Yesterday, we noted a disagreement among the classic commentators as to whether Avraham’s servant altered the facts when telling Rivka’s family about his encounter with Rivka at the well outside her city. A cursory reading of the Torah’s account of this encounter in Parashat Chayei-Sara (24:22) indicates that the servant gave Rivka jewelry – essentially designating her as Yitzchak’s bride – even before asking who she was. Rashi (24:47) indeed writes that as soon as Rivka gave water to both the servant and his camels, after he requested water only for himself, he determined that she was the girl chosen by God to marry Yitzchak, as he had stipulated. However, in the servant’s report of his experiences to Rivka’s family, he imprecisely told of his giving Rivka jewelry only after learning that she belonged to Avraham’s extended family and was thus suitable as a wife for Yitzchak. The Ramban and the Radak (24:22), however, understand the Torah’s account differently. In their view, the servant did not give Rivka jewelry until after he inquired about her family and discovered that she was Avraham’s great-niece. According to this reading, then, there is no discrepancy at all between the Torah’s account and the servant’s report.

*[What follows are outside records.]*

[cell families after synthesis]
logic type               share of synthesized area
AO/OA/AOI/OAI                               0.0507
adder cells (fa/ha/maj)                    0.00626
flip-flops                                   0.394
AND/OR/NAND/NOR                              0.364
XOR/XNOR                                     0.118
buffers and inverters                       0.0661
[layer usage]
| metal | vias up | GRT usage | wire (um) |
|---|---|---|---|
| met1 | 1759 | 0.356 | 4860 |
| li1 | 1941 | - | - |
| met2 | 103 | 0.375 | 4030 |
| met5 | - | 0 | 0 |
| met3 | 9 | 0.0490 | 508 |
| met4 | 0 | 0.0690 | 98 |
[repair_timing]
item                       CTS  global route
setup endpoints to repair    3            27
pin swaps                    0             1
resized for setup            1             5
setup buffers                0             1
--- src/rtl/otter_intr_ctrl.sv ---
// otter_intr_ctrl -- interrupt front end for the OTTER CPU, sitting directly
// upstream of the CSR block.
//
// Each external line is synchronised, then edge-detected. A rising edge sets
// a per-source pending bit. At an instruction boundary with the global enable
// set, the lowest-index pending source is picked. A one-cycle INT_TAKEN pulse
// then redirects the PC to the handler vector. Handler occupancy is tracked
// until MRET.
//
// Ports
//   CLK         system clock
//   RST         synchronous active-high reset
//   INTR        async external interrupt lines (rising edge = request)
//   CSR_MIE     global interrupt enable from the CSR block
//   CSR_MTVEC   handler vector from the CSR block
//   INSTR_DONE  current instruction retires this cycle
//   MRET        mret executing (1-cycle pulse)
//   INT_TAKEN   1-cycle pulse to CSR and control FSM
//   PC_SEL_INT  PC mux select for INT_VECTOR (same as INT_TAKEN)
//   INT_VECTOR  handler target address (pass-through of CSR_MTVEC)
//   INT_CAUSE   index of the source being / last serviced
//   INT_PENDING per-source pending bits
//   IN_HANDLER  high from the INT_TAKEN cycle until MRET is accepted
module otter_intr_ctrl #(
  parameter int unsigned NUM_SRC     = 4,
  parameter int unsigned SYNC_STAGES = 2
) (
  input  logic               CLK,
  input  logic               RST,
  input  logic [NUM_SRC-1:0] INTR,
  input  logic               CSR_MIE,
  input  logic [31:0]        CSR_MTVEC,
  input  logic               INSTR_DONE,
  input  logic               MRET,
  output logic               INT_TAKEN,
  output logic               PC_SEL_INT,
  output logic [31:0]        INT_VECTOR,
  output logic [3:0]         INT_CAUSE,
  output logic [NUM_SRC-1:0] INT_PENDING,
  output logic               IN_HANDLER
);

  typedef enum logic [1:0] {ST_RUN, ST_TAKE, ST_HANDLER} state_e;

  state_e                                state_q, state_d;
  logic [SYNC_STAGES-1:0][NUM_SRC-1:0]   sync_q, sync_d;
  logic [NUM_SRC-1:0]                    edge_q;
  logic [NUM_SRC-1:0]                    pend_q, pend_d;
  logic [3:0]                            cause_q, cause_d;
  logic [NUM_SRC-1:0]                    rise;
  logic [NUM_SRC-1:0]                    clr;
  logic [3:0]                            sel_idx;

  // Synchroniser shift: stage 0 samples the raw line.
  always_comb begin
    sync_d    = sync_q;
    sync_d[0] = INTR;
    for (int unsigned i = 1; i < SYNC_STAGES; i++) begin
      sync_d[i] = sync_q[i-1];
    end
  end

  assign rise = sync_q[SYNC_STAGES-1] & ~edge_q;

  // Fixed priority: the scan runs from high to low, so the lowest index wins.
  always_comb begin
    sel_idx = '0;
    for (int unsigned i = NUM_SRC; i > 0; i--) begin
      if (pend_q[i-1]) sel_idx = 4'(i - 1);
    end
  end

  // Clear the serviced bit during TAKE. The rise term is ORed in afterwards,
  // so a new edge on the same source in that cycle is kept.
  always_comb begin
    clr = '0;
    if (state_q == ST_TAKE) begin
      for (int unsigned i = 0; i < NUM_SRC; i++) begin
        clr[i] = (cause_q == 4'(i));
      end
    end
    pend_d = (pend_q & ~clr) | rise;
  end

  // Next-state logic; the cause is latched on the RUN->TAKE decision.
  always_comb begin
    state_d = state_q;
    cause_d = cause_q;
    unique case (state_q)
      ST_RUN: begin
        if (INSTR_DONE && CSR_MIE && (|pend_q)) begin
          state_d = ST_TAKE;
          cause_d = sel_idx;
        end
      end
      ST_TAKE:    state_d = ST_HANDLER;
      ST_HANDLER: if (MRET) state_d = ST_RUN;
      default:    state_d = ST_RUN;
    endcase
  end

  always_ff @(posedge CLK) begin
    if (RST) begin
      state_q <= ST_RUN;
      sync_q  <= '0;
      edge_q  <= '0;
      pend_q  <= '0;
      cause_q <= '0;
    end else begin
      state_q <= state_d;
      sync_q  <= sync_d;
      edge_q  <= sync_q[SYNC_STAGES-1];
      pend_q  <= pend_d;
      cause_q <= cause_d;
    end
  end

  // Outputs are a decode of the registered state.
  always_comb begin
    INT_TAKEN  = (state_q == ST_TAKE);
    PC_SEL_INT = (state_q == ST_TAKE);
    IN_HANDLER = (state_q != ST_RUN);
  end

  assign INT_VECTOR  = CSR_MTVEC;
  assign INT_CAUSE   = cause_q;
  assign INT_PENDING = pend_q;

endmodule

--- config.mk ---
export PLATFORM = sky130hd
export DESIGN_NAME = otter_intr_ctrl
export DESIGN_NICKNAME = d
export VERILOG_FILES = /design/src/rtl/otter_intr_ctrl.sv
export SDC_FILE = /design/constraint.sdc
export NUM_CORES = 1
export LEC_CHECK = 0
export CAP_MARGIN = 20
export CORE_ASPECT_RATIO = 0.9
export CORE_MARGIN = 4
export CORE_UTILIZATION = 31
export CTS_CLUSTER_SIZE = 8
export DETAILED_ROUTE_END_ITERATION = 16
export PLACE_DENSITY = 0.79
export SLEW_MARGIN = 20
export SYNTH_ARGS = -nofsm -noshare
export SYNTH_HDL_FRONTEND = slang
export SYNTH_SLANG_ARGS = --single-unit
--- constraint.sdc ---
create_clock -name CLK -period 1.6 [get_ports CLK]
set_input_delay 0.24 -clock CLK [delete_from_list [all_inputs] [get_ports CLK]]
set_output_delay 0.24 -clock CLK [all_outputs]
set_load 0.03 [all_outputs]
==> results of run 1 <==
==> path summary, 6_finish.rpt <==
path / to / depth (start not counted)
min: sync_q[7] / 1
max: IN_HANDLER / 2
min reg2reg: sync_q[7] / 1
max reg2reg: INT_CAUSE[0] / 3
==> state kept, by name (all words and copies together) (netlist names) <==
name and count:
sync_d 4, sync_q 4, INT_PENDING 4, edge_q 4
INT_CAUSE 2, state_q 2
==> cell families after synthesis <==
logic type / synth area share
buf+inv: 0.295
simple gates: 0.190
other cells: 0.00399
compound gates: 0.0851
flops: 0.426
==> Yosys cell counts <==
cell,n
nand3b_1,1
inv_1,2
or2_1,1
and4bb_2,1
or2_2,1
nand2_1,1
conb_1,1
nor3_1,1
o41ai_1,1
dfxtp_1,20
o21ai_0,2
a211o_1,1
or3b_1,1
o21a_1,1
nor2b_1,13
clkbuf_1,2
or4_4,1
a21oi_1,7
nand2b_1,4
buf_4,35
o21ai_1,2
nor2_1,3
==> layout by cell type, fill, tap and decap left out <==
cell type / instances
or2_2: 1
o41ai_1: 1
nand2_1: 1
clkdlybuf4s50_1: 8
or4_4: 1
or3b_1: 1
dfxtp_1: 20
inv_1: 2
buf_4: 3
and4bb_2: 1
nor2_1: 3
or2_1: 1
o21ai_0: 2
clkbuf_4: 3
nor3_1: 1
a211o_1: 1
nor2b_1: 13
o21a_1: 1
conb_1: 2
o21ai_1: 2
a21oi_1: 7
nand2b_1: 4
nand3b_1: 1
dlygate4sd2_1: 7
clkbuf_8: 1
==> power breakdown <==
part | switching, uW | leakage (uW) | internal [uW]
Combinational | 56.6 | 0.000191 | 52.0
Clock | 146 | 0.0000210 | 139
Sequential | 12.6 | 0.000164 | 518
Total | 216 | 0.000376 | 709
==> critical path, delay by kind of cell, from the launching register on <==
kind | cells | cell delay (ps)
buf+inv | 1 | 360
flops | 1 | 360
simple gates | 1 | 230
==> layer usage <==
metal  share of wire  up-vias  track usage
li1                -      263            -
met1            0.34      234       0.0872
met2            0.51       39        0.163
met3            0.14        6       0.0489
met4          0.0089        0       0.0290
met5               0        -            0
==> metrics by stage <==
stage | cells | setup WS (ps) | hold slack (ps) | utilization
6_report | 128 | 118 | 447 | 0.328
4_1_cts | 128 | 102 | 458 | 0.328
3_3_place_gp | 124 | 207 | 418 | 0.319
2_1_floorplan | 103 | 188 | 368 | -
5_1_grt | 128 | 58.9 | 467 | 0.328
3_5_place_dp | 124 | 165 | 428 | 0.319
==> final cells by class <==
class	count	area [um^2]
clock buffers	4	36.3
fillers	304	1890
inverters	2	7.51
multi-input cells	44	267
flip-flops and latches	20	400
well taps	40	50.0
repair buffers	18	164
==> flow_metrics.tcl, run 1 <==
set metrics [dict create \
    clk_latency_ps 290 \
    cts.clk_slew.worst_paths_ps 110 \
    yosysWarnings 0 \
    crit_type "reg -> out" \
    portBuffers 17 \
    p_leak_uw 0.000376 \
    worstHoldStart "sync_d[7]" \
    io_pins 84 \
    cp.arrival_ps 1240 \
    fin_crit_sh 0.926 \
    die_h_um 60.3 \
    cts_hold_buf 0 \
    cts-root-buf "clkbuf_4" \
    crit_start "state_q[1]" \
    grt_overflow_total 0 \
    hp-class "reg -> reg" \
    skew_ps 5.38 \
    coreArea_mm2 0.00282 \
    layout-drive-gt1-share 0.114 \
    fin_crit_ps 1480 \
    cts_setup_buffers 0 \
    startpoint_type "flop" \
    die-area_mm2 0.00398 \
    wl_per_cell_um 14.9 \
    ys_types 22 \
    finalInstanceArea_um2 925 \
    cts_buffer_depth 2 \
    syn_avg_cell_area_um2 9.22 \
    crit_path_end_kind "output pin" \
    report.final.slew_viol_count 0 \
    ys_ff_latch 20 \
    status "finished clean" \
    rows 18 \
    htree_levels 1 \
    cts_buffers 3 \
    final_nets 130 \
    cp_max_fo 6 \
    netlist_area_um2 941 \
    synthToLayoutAreaGrowth_pct -1.73 \
    yosysTopAreaCell "dfxtp_1" \
    synthesis.instances 102 \
    diodes 0 \
    dr.pass1.iters 4 \
    max_stage_delay_ps 360 \
    vias_per_cell 4.23 \
    hpwl_um 1510 \
    grt_max_degree 17 \
    cts_tree "yes" \
    global_route.usage.total 0.0897 \
    setup_viol_count_final 0 \
    synth_top_cell_area_share 0.426 \
    tns_ps 0 \
    total_power_uw 925 \
    worstPathCellList "or2_1 > dlygate4sd2_1" \
    fmax_mhz 675 \
    maxCapViolCount 0 \
    vias 542 \
    cts-resized-gates 7 \
    grt_pass1_vias 513 \
    dieWidth_um 66.1 \
    start_util 0.334 \
    antenna_found_initial 0 \
    vdd_drop_max_v 0.000524 \
    gp_congestion 0.800 \
    crit_required_ps 1360 \
    power_density_mw_per_mm2 1000 \
    seq_area_frac_synth 0.426 \
    routed_wl_um 1900 \
    crit_slowest_cell "dfxtp_1" \
    r2r_slack_ps 260 \
    r2r_start "INT_PENDING[2]" \
    grt_pass1_wl_um 2620 \
    placed_area_um2 897 \
    cts_sinks 20 \
    drtIter0Drc 8 \
    grt_setup_unrepaired "false" \
    drc 0 \
    finalHoldViolations 0 \
    synthTopCellsByArea "dfxtp_1, buf_4, nor2b_1" \
    ant_nets 0 \
]
No activity file was read; power rests on OpenSTA's default activity.
==> inputs of run 2 (changes only) <==
- clock period: 1.6 -> 1.66 ns (I/O delays scaled with it)
==> run 2 against run 1 <==
  * Cell count up 0.78%
  * Die area unchanged
  * Combinational power about the same
  * Clock power down 24%
  * Critical path depth up 1
  * Cell area up 2.0%
  * Clock-buffer cell count down 1
  * Register-to-register slack better by 40 ps
  * Wire length down 3.0%
  * Sequential power down 3.8%
  * Utilization up 0.67 points
==> flow_metrics.tcl, run 2 (synthesized netlist as in run 1, its figures left out) <==
set metrics [dict create \
    multi_input_area_um2 267 \
    wl_per_cell_um 14.3 \
    switching_share 0.237 \
    coreArea_mm2 0.00282 \
    hp-class "reg -> reg" \
    hpwl_um 1530 \
    total_power_uw 837 \
    max_stage_delay_ps 350 \
    fillers 296 \
    seqCellArea_um2 400 \
    antenna_found_initial 0 \
    layout_commonest_cell "dfxtp_1" \
    htree_levels 1 \
    clk_latency_ps 290 \
    cp_max_fo 5 \
    p_leak_uw 0.000436 \
    cts_sinks 20 \
    fmax_mhz 647 \
    grt_pass1_vias 551 \
    crit_path_end_kind "output pin" \
    portBuffers 17 \
    final_nets 132 \
    io_pins 84 \
    maxUsedRoutingLayer "met4" \
    synthToLayoutAreaGrowth_pct 0.266 \
    diodes 0 \
    maxCapViolCount 0 \
    power_density_mw_per_mm2 887 \
    pwr-share-clk 0.260 \
    p_sw_uw 198 \
    dr.pass1.iters 4 \
    p_comb_frac 0.129 \
    worstPathCellList "buf_4 > or2_1 > dlygate4sd2_1" \
    ant_nets 0 \
    met1Wirelength_um 567 \
    finalHoldViolations 0 \
    grt_setup_unrepaired "false" \
    crit_required_ps 1410 \
    finalInstanceArea_um2 943 \
    cts-root-buf "clkbuf_4" \
    grt_overflow_total 0 \
    skew_ps 2.19 \
    path_delay_family "buffers and inverters" \
    die-area_mm2 0.00398 \
    met3_length_um 280 \
    report.final.slew_viol_count 0 \
    global_route.usage.total 0.0854 \
    p_seq_frac 0.611 \
    vias_per_cell 4.36 \
    cts.clk_slew.worst_paths_ps 100 \
    status "finished clean" \
    crit_slowest_cell "dlygate4sd2_1" \
    drc 0 \
    gp_congestion 0.822 \
    die_h_um 60.3 \
    crit_start "state_q[0]" \
    tns_ps 0 \
    vdd_drop_max_v 0.000606 \
    fin_crit_sh 0.932 \
    r2r_slack_ps 300 \
    grt_pass1_wl_um 2530 \
    power.internal_uw 638 \
    r2r_cells 3 \
    cp.arrival_ps 1300 \
    crit_type "reg -> out" \
    layout-drive-gt1-share 0.101 \
    timing.rr.end "INT_CAUSE[0]" \
    fin_crit_ps 1550 \
    cp.depth 3 \
    routed_wl_um 1840 \
    cts_buffer_depth 2 \
    mostFrequentLayoutCells "dfxtp_1, nor2b_1, clkdlybuf4s50_1" \
    vias 563 \
    rows 18 \
    startpoint_type "flop" \
    wl_met2_um 978 \
    placed_area_um2 917 \
    cts_setup_buffers 0 \
    path_buf_inv 2 \
    grt_max_degree 11 \
    cts_tree "yes" \
    fin_util 0.335 \
    drtIter0Drc 11 \
    setup_viol_count_final 0 \
    crit_end "IN_HANDLER" \
    start_util 0.334 \
    r2r_start "INT_PENDING[2]" \
    dieWidth_um 66.1 \
    cts_buffers 3 \
]
-- run 2: cell types whose count changed in the layout (fill, tap and decap cells not counted), sizes merged --
cell / before / now
dlymetal6s2s: 0 / 4
clkbuf: 4 / 3
dlygate4sd2: 7 / 5
-- run 2: final cells by class --
cell class / instances / area share
Tap cell: 40 / 0.0531
Timing Repair Buffer: 20 / 0.208
Inverter: 2 / 0.00796
Sequential cell: 20 / 0.424
Clock buffer: 3 / 0.0239
Multi-Input combinational cell: 44 / 0.282
-- run 2: routing by layer --
metal  global-route usage  up-vias
met4               0.0377        0
met5                    0        -
li1                     -      265
met3               0.0470        6
met1               0.0637      245
met2                0.174       47
-- run 2: worst min-delay path by stage --
| stage | from | endpoint | slack [ps] | cells past startpoint |
|---|---|---|---|---|
| final | sync_d[6] | sync_q[6] | 440 | 1 |
| after global routing | sync_d[7] | sync_q[7] | 470 | 1 |
| after CTS | sync_d[6] | sync_q[6] | 450 | 1 |
| after detailed placement | sync_d[6] | sync_q[6] | 420 | 1 |
| after global placement | sync_d[7] | sync_q[7] | 420 | 1 |
| after floorplan | INTR[0] | sync_d[4] | 380 | 1 |
-- run 2: timing repair --
item                                    CTS  global route
endpoints found under the setup margin    5             4
resized for setup                         5             4
pin swaps                                 0             0
hold buffers                              0             0
-- run 2: worst reg2reg max path: stages (launching register included) --
cell and delay [ps]:
dfxtp_1 360, or4_4 540, a211o_1 300, o41ai_1 60
-- run 2: metrics by stage --
stage | hold WS [ps] | worst slack [ps] | cells
floorplan | 377 | 245 | 103
global placement | 418 | 183 | 126
detailed placement | 424 | 159 | 126
CTS | 448 | 0.876 | 129
global route | 465 | 43.8 | 129
finish | 444 | 113 | 129
-- run 2: power groups by stage --
stage | combinational, uW | sequential [uW] | clock [uW]
after global routing | 117 | 514 | 241
after detailed placement | 113 | 522 | 0
after CTS | 110 | 512 | 226
final | 108 | 511 | 217
after floorplan | 201 | 533 | 0
after global placement | 113 | 522 | 0
==> inputs of run 3 (changes only) <==
- HOLD_SLACK_MARGIN: not set -> 0.02
- RECOVER_POWER: not set -> 100
==> run 3 against run 2 <==
  * Power down 1.3%
  * Non-clock buffer count unchanged
  * Die area unchanged
  * Largest cell class unchanged
==> flow_metrics.tcl, run 3 (synthesized netlist as in run 1, its figures left out) <==
set metrics [dict create \
    status "finished clean" \
    clk_latency_ps 290 \
    crit_required_ps 1410 \
    start_util 0.334 \
    cts.clk_slew.worst_paths_ps 100 \
    rows 18 \
    vias_per_cell 4.33 \
    cts-root-buf "clkbuf_4" \
    setup_viol_count_final 0 \
    holdPathEnd "sync_q[6]" \
    crit_start "state_q[0]" \
    p_leak_uw 0.000353 \
    r2r_start "INT_PENDING[2]" \
    cts_hold_buf 0 \
    crit_path_end_kind "output pin" \
    tns_ps 0 \
    cts_tree "yes" \
    grt_util_met1 0.0637 \
    diodes 0 \
    r2r_cells 3 \
    gr-usage-met3 0.0470 \
    dieWidth_um 66.1 \
    finalInstanceArea_um2 897 \
    layout-drive-gt1-share 0.0562 \
    hpwl_um 1530 \
    global_route.usage.total 0.0854 \
    power_density_mw_per_mm2 920 \
    grt_pass1_vias 551 \
    use_met2 0.174 \
    layout_commonest_cell "dfxtp_1" \
    grt-busiest-layer "met2" \
    placed_cells 126 \
    maxCapViolCount 0 \
    synthToLayoutAreaGrowth_pct -4.65 \
    finalHoldViolations 0 \
    worstHoldStart "sync_d[6]" \
    gp_congestion 0.822 \
    die-area_mm2 0.00398 \
    dr.pass1.iters 4 \
    grt_setup_unrepaired "false" \
    fillers 308 \
    crit_type "reg -> out" \
    layoutNonFillerInstCount 129 \
    cp_max_fo 5 \
    placed_area_um2 917 \
    antenna_found_initial 0 \
    cts_sinks 20 \
    cp.arrival_ps 1300 \
    cts_buffers 3 \
    htree_levels 1 \
    mostFrequentLayoutCells "dfxtp_1, nor2b_1, a21oi_1, clkdlybuf4s50_1, clkbuf_1" \
    vias 559 \
    startpoint_type "flop" \
    vdd_drop_max_v 0.000604 \
    wl_per_cell_um 14.2 \
    cts_buffer_depth 2 \
    grt_max_degree 11 \
    drtIter0Drc 13 \
    drc 0 \
    timing.rr.end "INT_CAUSE[0]" \
    grt_pass1_wl_um 2530 \
    ant_nets 0 \
    routed_wl_um 1840 \
    portBuffers 17 \
    fmax_mhz 645 \
    die_h_um 60.3 \
    fin_crit_sh 0.934 \
    skew_ps 1.48 \
    hp-class "reg -> reg" \
    r2r_slack_ps 290 \
    cts_setup_buffers 0 \
    coreArea_mm2 0.00282 \
    io_pins 84 \
    hold_depth 1 \
    fin_crit_ps 1550 \
    grt_overflow_total 0 \
    report.final.slew_viol_count 0 \
    final_nets 132 \
]
## run 3: what timing repair did
item / CTS / global route
cloned: 0 / 0
gates resized for setup: 5 / 4
setup endpoints to repair: 5 / 4
## run 3: stage by stage
stage	power (uW)	util	worst slack (ps)	hold WS, ps
after floorplan	734	-	245	377
after global placement	634	0.326	183	418
after detailed placement	636	0.326	159	424
after CTS	847	0.332	0.876	448
after global routing	861	0.319	43.8	465
final	826	0.319	110	444
## run 3: how the worst max path moves through the flow
stage	end	slack, ps
finish	IN_HANDLER	110
global route	PC_SEL_INT	40
CTS	INT_PENDING[0]	0.9
detailed placement	INT_TAKEN	160
global placement	INT_TAKEN	180
floorplan	PC_SEL_INT	240
## run 3: final cells by class
cell class | instances | area [um^2] | share of cell area
timing repair buffer | 20 | 154 | 0.172
clock buffer | 3 | 22.5 | 0.0251
multi-input combinational | 44 | 263 | 0.293
sequential | 20 | 400 | 0.446
inverter | 2 | 7.51 | 0.00837
tap | 40 | 50.0 | 0.0558
## run 3: worst max-delay path: stages, from the launching register on
cell	delay, ps
dfxtp_1	320
buf_4	140
or2_1	200
dlygate4sd2_1	350
## run 3: report_power, final
group	total, uW	internal [uW]	switching, uW
Combinational	97.8	44.0	53.8
Clock	217	84.4	133
Sequential	511	499	11.2
Total	826	628	198
## run 3: layer usage
| metal | wire (um) | vias to the layer above | part of all wire |
|---|---|---|---|
| met5 | 0 | - | 0 |
| met4 | 29 | 0 | 0.016 |
| met3 | 278 | 9 | 0.15 |
| met2 | 954 | 46 | 0.52 |
| met1 | 573 | 239 | 0.31 |
| li1 | - | 265 | - |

Interestingly, these different readings of the text may yield halakhic implications. The Gemara in Masekhet Chulin (95b) points to the story of Avraham’s servant – who is commonly identified as Eliezer – as an example of forbidden nichush (use of omens). Eliezer randomly determined that the girl who would offer water to both him and his camels is the one chosen to marry Yitzchak, and the Gemara comments that this kind of omen falls under the Torah prohibition of nichush. Tosefot, working under the assumption that Eliezer – as is commonly assumed – was a righteous man who followed Avraham’s ideals and teachings, raise the question of how Eliezer violated this prohibition. According to one view cited by the Gemara in Masekhet Sanhedrin (56b), the Torah’s prohibitions against superstition, sorcery and witchcraft apply even to gentiles. As such, Eliezer was forbidden from practicing nichush. How, then, according to this view, did Eliezer choose a bride for Rivka based on this kind of omen, which the Gemara says falls under the nichush prohibition?
Tosefot answer that those who apply the prohibition of nichush to gentiles must necessarily understand the story of Eliezer differently. They read the Torah’s account to mean – like the Ramban and Radak explain – that Eliezer gave Rivka the jewelry only after she told him of her family background. Eliezer did not, according to this view, make the selection of Rivka dependent exclusively on her offering water to his camels. Even after she drew water for his camels, he did not definitively determine that she was Yitzchak’s intended bride until after discovering that she was his relative. Therefore, as his decision was not based entirely on his omen, this did not qualify as nichush. The passage in Masekhet Chulin stating that Eliezer’s omen indeed qualifies as nichush disagrees with this view. It understands that Eliezer gave Rivka gifts immediately after she drew water for his camels, and it follows the view that the prohibition of nichush does not apply to gentiles, and thus it was permissible for Eliezer to make use of an omen that is forbidden for Am Yisrael.
According to Tosefot, then, these different readings of the text indirectly affect the question as to whether gentiles are bound by the Torah prohibition of nichush. If we follow Rashi’s reading, that Eliezer gave Rivka jewelry before inquiring about her identity, then we must conclude that the prohibition of nichush does not apply to non-Jews. According to the Ramban and the Radak’s reading, that Eliezer gave the gifts only after learning that Rivka belonged to Avraham’s extended family, this episode does not involve nichush at all, and thus reveals nothing about the parameters of the nichush prohibition.
A much different approach to this topic is taken by the Ra’avad, in his critique of the Rambam’s Mishneh Torah (Hilkhot Avodat Kokhavim 11:4). The Ra’avad there asserts that as Eliezer was a righteous figure, his use of an omen incontrovertibly proves that omens are permissible. When the Gemara points to Eliezer’s omen as a model of nichush, the Ra’avad boldly asserts, it means to say that one should not place his trust in such an omen. Although such omens are permissible, the Gemara advises against reaching decisions in such a manner. In the Ra’avad’s view, then, the Gemara there does not intend to point to Eliezer’s omen as an example of forbidden nichush.